Aim of the task
Copy out, from the entries below, each line that holds the string "blocking".

Data to process
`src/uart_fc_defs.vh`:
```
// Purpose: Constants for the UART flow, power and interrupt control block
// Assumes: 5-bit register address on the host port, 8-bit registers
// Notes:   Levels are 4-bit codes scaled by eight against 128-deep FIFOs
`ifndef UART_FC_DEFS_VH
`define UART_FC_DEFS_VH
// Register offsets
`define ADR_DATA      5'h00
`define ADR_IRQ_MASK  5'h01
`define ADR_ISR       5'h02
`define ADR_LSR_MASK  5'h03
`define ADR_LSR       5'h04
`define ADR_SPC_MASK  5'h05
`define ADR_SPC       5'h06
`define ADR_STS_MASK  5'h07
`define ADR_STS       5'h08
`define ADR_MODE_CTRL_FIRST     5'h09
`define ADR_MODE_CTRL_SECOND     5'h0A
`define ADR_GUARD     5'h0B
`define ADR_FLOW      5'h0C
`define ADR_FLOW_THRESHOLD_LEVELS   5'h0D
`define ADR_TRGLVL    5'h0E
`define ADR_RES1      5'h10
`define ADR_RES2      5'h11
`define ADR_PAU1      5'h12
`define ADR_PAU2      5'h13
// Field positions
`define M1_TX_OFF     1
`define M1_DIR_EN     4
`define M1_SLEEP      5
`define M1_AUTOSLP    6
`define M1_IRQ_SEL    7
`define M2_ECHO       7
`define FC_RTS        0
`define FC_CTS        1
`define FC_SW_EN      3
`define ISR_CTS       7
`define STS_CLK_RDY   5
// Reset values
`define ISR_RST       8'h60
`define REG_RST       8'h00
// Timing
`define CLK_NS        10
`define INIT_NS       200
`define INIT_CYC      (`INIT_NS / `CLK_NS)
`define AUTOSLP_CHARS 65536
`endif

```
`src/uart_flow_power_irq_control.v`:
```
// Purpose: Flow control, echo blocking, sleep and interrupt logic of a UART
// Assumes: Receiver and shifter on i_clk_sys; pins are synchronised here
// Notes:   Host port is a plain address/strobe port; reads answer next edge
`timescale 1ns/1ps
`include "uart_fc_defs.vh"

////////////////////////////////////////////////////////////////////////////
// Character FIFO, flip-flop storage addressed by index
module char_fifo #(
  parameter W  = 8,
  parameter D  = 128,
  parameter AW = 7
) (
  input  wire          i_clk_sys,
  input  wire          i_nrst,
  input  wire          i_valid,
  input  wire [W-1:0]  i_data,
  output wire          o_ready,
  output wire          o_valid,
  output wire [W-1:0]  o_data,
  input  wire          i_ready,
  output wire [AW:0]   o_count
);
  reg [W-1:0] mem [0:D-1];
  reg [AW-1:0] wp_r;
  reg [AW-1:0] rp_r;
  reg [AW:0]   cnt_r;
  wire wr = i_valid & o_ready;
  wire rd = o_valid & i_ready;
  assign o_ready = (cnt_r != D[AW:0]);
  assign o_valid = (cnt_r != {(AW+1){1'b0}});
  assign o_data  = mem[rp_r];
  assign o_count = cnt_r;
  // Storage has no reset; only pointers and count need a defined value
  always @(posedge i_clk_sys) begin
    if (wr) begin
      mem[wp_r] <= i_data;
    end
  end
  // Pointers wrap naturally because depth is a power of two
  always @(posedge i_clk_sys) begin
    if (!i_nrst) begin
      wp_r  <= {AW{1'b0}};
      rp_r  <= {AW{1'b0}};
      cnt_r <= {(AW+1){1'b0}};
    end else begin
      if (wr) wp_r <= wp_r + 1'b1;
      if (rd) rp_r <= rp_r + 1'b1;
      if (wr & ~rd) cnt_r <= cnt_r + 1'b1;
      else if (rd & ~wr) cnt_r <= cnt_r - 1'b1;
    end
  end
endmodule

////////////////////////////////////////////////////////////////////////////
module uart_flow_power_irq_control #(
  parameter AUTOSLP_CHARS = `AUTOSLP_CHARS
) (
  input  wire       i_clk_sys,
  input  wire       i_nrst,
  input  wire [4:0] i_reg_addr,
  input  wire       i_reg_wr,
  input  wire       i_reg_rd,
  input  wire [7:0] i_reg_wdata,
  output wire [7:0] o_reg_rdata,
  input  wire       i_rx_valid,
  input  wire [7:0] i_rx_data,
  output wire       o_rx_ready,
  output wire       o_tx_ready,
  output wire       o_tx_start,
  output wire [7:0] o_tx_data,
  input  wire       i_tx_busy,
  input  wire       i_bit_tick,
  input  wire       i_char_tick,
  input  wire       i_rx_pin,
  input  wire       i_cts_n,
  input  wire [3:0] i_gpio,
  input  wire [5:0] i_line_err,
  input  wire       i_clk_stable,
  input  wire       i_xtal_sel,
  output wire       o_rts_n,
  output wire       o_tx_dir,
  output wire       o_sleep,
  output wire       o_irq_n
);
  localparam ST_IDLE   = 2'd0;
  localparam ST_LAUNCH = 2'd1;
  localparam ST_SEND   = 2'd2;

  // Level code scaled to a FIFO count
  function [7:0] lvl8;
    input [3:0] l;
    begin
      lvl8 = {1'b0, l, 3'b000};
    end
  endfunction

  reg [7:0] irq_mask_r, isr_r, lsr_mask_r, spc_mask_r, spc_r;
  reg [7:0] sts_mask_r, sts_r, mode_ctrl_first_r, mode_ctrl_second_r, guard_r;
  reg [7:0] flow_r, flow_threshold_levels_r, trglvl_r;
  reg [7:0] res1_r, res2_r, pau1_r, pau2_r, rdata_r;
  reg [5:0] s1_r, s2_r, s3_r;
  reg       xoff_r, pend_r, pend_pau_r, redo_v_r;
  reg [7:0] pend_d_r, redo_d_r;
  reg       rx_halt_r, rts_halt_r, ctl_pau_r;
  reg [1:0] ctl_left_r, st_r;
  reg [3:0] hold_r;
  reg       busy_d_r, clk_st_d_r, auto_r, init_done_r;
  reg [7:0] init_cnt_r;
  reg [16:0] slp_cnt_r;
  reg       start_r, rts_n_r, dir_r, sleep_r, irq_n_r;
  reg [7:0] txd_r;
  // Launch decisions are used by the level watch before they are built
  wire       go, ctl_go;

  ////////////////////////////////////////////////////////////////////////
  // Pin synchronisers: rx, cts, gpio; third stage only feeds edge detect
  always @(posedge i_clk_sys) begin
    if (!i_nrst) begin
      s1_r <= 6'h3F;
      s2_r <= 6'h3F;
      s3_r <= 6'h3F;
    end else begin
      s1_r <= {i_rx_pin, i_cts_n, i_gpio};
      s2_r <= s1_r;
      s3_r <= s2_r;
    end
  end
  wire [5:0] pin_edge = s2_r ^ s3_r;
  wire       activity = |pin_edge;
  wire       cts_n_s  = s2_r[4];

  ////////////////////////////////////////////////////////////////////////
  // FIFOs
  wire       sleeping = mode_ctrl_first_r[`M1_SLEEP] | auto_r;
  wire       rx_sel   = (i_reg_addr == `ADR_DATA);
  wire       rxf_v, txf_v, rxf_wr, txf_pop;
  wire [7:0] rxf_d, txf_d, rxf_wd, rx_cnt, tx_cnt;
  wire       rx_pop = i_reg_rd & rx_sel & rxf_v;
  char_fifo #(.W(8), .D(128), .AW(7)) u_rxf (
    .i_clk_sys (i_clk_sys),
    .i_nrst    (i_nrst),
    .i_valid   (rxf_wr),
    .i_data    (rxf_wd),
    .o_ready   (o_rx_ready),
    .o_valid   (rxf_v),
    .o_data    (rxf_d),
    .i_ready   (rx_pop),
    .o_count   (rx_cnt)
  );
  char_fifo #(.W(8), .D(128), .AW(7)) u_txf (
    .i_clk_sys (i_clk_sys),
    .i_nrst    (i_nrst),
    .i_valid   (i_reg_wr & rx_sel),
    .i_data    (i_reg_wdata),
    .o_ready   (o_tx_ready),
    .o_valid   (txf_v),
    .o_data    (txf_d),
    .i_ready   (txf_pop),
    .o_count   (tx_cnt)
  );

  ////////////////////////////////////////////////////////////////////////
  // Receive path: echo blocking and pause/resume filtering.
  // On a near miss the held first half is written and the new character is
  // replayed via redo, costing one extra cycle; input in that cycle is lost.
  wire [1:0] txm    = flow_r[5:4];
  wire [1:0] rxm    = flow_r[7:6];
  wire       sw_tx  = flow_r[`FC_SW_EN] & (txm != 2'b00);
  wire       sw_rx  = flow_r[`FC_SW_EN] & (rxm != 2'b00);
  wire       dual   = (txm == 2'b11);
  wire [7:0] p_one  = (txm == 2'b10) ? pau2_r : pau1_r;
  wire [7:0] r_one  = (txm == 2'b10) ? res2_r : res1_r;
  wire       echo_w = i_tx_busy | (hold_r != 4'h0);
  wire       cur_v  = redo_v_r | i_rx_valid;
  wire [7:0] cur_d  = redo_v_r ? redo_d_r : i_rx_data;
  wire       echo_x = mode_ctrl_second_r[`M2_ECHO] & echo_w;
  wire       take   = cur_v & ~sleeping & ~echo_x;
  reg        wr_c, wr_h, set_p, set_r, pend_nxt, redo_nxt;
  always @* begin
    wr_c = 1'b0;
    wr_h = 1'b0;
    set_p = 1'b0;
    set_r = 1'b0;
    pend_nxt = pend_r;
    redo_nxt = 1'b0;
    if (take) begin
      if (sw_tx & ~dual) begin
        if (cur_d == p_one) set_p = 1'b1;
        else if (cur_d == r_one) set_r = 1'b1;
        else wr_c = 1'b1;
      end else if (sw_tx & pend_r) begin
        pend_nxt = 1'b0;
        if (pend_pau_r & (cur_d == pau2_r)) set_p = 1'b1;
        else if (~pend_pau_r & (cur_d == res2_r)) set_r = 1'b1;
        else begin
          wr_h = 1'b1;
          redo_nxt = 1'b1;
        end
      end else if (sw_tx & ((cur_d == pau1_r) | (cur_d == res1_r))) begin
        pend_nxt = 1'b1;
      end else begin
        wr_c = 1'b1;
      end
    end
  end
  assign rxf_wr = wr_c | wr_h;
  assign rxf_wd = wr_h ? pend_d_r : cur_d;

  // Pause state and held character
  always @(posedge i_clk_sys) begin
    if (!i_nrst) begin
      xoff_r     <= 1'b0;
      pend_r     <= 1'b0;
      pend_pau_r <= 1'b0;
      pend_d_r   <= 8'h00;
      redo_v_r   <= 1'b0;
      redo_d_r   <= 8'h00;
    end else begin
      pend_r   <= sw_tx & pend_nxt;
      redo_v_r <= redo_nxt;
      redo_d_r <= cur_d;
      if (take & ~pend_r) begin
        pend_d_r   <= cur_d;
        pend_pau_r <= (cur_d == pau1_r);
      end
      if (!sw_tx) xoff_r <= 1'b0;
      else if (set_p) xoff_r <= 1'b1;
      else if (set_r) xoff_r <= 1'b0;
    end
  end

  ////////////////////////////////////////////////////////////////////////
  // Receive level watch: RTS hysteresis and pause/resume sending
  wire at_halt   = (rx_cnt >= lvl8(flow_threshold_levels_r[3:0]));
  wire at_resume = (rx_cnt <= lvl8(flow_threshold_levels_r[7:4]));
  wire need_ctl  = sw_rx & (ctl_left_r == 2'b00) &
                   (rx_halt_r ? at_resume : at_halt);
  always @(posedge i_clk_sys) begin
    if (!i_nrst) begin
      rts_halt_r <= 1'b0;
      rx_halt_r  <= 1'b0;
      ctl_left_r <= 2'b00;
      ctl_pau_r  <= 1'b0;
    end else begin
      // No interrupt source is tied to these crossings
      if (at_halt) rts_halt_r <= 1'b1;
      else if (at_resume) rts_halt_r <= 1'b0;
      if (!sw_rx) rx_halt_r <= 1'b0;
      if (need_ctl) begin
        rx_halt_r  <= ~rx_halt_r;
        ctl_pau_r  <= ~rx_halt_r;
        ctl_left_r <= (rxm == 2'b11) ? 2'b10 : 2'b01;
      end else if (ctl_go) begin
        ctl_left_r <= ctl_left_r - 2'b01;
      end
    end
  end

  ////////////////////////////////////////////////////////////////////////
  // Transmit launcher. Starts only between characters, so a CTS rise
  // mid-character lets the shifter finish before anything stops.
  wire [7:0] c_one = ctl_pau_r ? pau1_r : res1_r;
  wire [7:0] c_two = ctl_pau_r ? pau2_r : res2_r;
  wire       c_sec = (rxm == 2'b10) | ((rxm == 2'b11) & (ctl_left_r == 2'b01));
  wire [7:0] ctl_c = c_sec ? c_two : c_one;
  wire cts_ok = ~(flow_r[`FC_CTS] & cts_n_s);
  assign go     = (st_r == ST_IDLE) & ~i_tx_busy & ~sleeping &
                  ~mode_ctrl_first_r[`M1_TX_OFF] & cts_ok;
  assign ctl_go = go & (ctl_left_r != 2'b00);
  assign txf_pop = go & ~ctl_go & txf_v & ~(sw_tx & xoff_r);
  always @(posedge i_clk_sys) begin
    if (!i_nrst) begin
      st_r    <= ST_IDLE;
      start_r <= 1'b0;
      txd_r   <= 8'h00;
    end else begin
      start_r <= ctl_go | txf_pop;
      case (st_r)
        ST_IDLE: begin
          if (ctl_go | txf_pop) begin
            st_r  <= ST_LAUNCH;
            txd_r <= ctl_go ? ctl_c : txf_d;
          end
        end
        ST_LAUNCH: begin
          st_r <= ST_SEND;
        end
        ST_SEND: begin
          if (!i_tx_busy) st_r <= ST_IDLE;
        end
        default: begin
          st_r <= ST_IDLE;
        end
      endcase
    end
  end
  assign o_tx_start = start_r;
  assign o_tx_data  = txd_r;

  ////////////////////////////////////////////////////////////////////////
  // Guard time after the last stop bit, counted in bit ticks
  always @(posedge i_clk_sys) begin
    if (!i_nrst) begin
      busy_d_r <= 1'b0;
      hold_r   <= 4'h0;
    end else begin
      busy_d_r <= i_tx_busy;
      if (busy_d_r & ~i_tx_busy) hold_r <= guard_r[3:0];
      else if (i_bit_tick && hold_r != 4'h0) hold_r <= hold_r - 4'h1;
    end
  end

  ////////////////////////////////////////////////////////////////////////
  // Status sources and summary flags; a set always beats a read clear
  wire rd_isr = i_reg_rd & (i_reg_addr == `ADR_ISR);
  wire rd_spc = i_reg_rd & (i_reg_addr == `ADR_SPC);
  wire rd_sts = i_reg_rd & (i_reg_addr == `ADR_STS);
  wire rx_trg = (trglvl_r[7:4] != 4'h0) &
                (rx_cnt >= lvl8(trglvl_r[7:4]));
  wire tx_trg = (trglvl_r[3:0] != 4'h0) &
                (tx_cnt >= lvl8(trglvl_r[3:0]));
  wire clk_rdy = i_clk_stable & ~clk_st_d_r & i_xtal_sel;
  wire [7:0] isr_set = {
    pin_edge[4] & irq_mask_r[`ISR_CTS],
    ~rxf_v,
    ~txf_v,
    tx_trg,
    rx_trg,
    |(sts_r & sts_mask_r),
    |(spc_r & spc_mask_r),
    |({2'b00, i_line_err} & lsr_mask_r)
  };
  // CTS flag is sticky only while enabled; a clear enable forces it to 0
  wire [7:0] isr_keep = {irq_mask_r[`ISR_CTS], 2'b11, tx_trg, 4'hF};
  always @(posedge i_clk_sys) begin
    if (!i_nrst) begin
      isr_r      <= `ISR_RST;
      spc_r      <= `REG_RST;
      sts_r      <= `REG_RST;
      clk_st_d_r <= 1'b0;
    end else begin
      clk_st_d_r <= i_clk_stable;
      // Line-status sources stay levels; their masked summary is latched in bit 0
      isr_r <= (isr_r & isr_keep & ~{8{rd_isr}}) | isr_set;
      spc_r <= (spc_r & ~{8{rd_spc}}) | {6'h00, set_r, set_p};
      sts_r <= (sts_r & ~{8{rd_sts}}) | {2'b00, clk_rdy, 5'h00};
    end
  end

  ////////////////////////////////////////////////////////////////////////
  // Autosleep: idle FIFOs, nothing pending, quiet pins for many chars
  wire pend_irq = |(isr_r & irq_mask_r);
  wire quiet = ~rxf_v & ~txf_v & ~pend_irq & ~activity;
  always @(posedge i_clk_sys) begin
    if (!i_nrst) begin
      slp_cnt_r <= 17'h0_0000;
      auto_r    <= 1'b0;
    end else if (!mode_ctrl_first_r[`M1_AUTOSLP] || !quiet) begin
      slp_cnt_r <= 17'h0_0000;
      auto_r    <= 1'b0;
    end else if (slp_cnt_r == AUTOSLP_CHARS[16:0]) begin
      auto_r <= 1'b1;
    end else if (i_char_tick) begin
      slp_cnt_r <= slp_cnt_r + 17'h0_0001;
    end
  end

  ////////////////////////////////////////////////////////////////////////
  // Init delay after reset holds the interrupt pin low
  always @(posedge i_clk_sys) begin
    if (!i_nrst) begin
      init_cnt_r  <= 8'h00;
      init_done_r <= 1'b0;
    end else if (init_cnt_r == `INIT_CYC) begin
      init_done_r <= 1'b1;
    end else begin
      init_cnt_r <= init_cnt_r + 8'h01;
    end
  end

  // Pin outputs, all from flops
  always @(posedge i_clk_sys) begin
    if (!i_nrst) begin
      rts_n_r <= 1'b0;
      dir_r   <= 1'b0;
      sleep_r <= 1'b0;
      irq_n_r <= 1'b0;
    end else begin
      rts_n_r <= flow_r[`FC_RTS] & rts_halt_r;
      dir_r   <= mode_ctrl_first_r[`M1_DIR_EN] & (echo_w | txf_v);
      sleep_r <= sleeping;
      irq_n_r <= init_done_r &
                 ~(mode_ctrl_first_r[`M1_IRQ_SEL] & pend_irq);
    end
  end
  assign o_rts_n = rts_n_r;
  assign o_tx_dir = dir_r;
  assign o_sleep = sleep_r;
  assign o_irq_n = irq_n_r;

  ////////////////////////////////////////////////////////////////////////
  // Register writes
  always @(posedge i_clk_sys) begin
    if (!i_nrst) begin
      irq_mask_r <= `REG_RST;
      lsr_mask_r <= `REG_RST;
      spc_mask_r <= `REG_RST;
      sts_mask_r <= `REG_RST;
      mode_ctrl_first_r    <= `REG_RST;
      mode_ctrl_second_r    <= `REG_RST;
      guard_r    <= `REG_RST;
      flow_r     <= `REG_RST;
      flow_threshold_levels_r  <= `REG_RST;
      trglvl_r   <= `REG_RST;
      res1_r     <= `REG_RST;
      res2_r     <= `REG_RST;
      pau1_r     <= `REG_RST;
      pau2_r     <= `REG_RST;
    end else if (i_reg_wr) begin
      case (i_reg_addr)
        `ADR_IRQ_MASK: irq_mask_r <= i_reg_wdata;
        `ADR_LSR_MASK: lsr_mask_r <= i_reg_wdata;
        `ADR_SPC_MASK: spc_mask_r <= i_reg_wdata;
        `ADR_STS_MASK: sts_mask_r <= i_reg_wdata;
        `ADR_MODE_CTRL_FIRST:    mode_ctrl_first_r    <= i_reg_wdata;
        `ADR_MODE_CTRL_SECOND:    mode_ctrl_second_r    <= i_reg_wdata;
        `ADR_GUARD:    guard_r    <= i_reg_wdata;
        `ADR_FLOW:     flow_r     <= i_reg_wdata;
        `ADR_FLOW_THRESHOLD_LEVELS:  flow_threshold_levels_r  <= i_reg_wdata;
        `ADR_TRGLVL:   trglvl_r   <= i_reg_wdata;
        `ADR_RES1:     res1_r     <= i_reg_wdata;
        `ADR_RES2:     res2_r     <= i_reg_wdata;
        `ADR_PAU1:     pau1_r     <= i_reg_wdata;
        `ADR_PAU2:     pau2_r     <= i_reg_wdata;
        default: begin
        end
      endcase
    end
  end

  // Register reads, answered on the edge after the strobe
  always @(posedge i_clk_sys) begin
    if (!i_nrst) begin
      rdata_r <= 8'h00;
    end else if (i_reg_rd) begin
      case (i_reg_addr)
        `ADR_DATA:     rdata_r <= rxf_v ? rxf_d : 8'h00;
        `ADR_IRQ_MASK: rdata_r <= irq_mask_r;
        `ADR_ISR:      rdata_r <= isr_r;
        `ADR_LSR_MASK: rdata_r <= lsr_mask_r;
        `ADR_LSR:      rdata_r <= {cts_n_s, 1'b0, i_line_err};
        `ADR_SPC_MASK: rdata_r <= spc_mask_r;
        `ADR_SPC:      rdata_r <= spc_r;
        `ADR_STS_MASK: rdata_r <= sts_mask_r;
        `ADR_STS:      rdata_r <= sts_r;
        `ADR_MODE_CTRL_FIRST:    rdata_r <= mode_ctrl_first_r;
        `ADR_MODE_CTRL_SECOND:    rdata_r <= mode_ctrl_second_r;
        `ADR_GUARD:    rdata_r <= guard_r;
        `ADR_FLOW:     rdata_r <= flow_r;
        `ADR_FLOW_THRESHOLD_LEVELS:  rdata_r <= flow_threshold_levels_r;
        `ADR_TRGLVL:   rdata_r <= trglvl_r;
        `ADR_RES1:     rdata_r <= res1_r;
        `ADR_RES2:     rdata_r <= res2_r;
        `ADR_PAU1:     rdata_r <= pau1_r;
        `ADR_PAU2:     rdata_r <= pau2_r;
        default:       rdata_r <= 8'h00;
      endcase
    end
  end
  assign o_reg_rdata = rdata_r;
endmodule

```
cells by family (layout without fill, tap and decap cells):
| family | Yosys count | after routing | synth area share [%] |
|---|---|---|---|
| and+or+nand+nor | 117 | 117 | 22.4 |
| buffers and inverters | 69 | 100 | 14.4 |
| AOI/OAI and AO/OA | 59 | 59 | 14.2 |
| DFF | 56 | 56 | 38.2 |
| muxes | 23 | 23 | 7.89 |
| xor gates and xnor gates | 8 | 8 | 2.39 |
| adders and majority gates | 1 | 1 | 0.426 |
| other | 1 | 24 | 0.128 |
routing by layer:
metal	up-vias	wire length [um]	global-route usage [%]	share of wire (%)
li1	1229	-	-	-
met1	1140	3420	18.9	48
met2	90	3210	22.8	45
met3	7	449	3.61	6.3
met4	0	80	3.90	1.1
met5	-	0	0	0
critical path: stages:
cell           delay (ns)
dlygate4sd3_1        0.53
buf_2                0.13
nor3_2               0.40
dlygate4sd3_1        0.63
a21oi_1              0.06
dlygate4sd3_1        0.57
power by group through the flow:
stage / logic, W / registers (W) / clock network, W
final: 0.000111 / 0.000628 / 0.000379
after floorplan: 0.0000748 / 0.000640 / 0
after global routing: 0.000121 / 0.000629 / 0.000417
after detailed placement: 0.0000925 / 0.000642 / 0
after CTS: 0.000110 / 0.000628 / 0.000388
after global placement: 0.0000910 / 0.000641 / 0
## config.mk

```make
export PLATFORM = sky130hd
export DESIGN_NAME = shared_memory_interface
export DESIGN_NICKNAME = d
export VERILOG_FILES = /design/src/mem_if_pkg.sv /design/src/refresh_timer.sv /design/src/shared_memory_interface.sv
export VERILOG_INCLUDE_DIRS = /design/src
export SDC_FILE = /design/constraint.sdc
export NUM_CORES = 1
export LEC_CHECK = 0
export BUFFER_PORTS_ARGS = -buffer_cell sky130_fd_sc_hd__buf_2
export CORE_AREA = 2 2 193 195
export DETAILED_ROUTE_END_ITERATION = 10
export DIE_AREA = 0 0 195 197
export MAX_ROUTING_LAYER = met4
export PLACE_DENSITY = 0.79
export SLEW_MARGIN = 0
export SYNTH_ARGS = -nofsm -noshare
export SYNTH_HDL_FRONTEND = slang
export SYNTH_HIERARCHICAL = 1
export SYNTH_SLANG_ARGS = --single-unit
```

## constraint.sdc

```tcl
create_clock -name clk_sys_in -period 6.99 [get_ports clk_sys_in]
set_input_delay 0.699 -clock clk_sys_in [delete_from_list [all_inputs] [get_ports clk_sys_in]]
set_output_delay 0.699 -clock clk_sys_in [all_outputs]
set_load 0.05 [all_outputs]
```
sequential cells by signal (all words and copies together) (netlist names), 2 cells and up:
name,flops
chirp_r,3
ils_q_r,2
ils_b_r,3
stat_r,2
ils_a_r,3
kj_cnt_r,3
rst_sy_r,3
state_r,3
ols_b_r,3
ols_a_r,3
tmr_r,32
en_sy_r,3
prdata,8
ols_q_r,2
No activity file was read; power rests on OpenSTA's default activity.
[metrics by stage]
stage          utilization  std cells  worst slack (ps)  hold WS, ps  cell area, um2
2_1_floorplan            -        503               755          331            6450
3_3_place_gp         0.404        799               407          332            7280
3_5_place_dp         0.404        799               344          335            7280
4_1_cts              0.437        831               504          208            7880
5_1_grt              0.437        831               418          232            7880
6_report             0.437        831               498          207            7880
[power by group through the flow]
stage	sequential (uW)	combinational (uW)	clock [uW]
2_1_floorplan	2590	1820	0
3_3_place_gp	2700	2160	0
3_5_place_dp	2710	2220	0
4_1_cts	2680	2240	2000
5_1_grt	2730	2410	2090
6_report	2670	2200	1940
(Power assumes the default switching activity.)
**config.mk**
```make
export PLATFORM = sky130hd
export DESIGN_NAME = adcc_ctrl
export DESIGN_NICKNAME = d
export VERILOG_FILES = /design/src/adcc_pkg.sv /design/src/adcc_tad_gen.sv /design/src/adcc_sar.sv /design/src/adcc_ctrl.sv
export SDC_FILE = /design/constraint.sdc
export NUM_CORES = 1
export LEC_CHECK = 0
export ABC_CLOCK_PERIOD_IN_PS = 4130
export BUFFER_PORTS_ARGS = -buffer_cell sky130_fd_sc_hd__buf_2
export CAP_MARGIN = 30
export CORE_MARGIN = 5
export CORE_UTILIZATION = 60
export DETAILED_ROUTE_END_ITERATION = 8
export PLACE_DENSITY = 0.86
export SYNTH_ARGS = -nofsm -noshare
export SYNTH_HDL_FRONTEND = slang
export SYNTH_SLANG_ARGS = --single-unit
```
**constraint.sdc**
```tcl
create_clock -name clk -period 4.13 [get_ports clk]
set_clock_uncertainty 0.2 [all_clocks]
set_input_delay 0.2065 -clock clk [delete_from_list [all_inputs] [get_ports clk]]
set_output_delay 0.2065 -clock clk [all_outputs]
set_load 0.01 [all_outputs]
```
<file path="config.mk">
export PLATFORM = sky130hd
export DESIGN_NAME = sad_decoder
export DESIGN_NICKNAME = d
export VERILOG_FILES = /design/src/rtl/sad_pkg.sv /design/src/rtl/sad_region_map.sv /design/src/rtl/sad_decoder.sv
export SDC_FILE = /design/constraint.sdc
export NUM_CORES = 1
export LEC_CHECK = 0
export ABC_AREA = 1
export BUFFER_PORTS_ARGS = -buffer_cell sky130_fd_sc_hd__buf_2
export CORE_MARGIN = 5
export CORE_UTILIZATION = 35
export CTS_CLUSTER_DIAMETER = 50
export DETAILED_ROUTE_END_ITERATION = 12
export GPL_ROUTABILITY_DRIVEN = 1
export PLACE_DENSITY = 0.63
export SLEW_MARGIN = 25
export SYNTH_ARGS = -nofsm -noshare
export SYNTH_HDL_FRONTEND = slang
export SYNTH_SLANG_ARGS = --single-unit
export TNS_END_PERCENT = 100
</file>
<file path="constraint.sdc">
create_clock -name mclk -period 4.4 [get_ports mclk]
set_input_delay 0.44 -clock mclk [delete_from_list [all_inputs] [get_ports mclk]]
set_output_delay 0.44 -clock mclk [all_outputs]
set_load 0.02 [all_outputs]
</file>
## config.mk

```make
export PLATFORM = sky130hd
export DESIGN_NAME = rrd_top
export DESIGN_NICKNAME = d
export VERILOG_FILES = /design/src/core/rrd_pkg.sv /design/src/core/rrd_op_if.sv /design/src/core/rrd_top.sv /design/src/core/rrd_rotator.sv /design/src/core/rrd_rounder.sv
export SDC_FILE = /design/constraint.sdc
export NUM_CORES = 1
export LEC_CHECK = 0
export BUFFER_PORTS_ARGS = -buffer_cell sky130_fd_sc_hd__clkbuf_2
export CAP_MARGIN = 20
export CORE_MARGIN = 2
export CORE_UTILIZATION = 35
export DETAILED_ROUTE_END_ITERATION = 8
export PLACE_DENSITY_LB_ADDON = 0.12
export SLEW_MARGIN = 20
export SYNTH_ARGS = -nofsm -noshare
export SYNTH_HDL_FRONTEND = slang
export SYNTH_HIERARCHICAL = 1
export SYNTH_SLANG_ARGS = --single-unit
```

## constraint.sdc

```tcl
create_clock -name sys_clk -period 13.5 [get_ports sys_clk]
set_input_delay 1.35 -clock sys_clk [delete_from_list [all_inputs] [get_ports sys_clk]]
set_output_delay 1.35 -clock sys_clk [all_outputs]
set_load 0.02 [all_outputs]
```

Your solution
// Purpose: Flow control, echo blocking, sleep and interrupt logic of a UART
  // Receive path: echo blocking and pause/resume filtering.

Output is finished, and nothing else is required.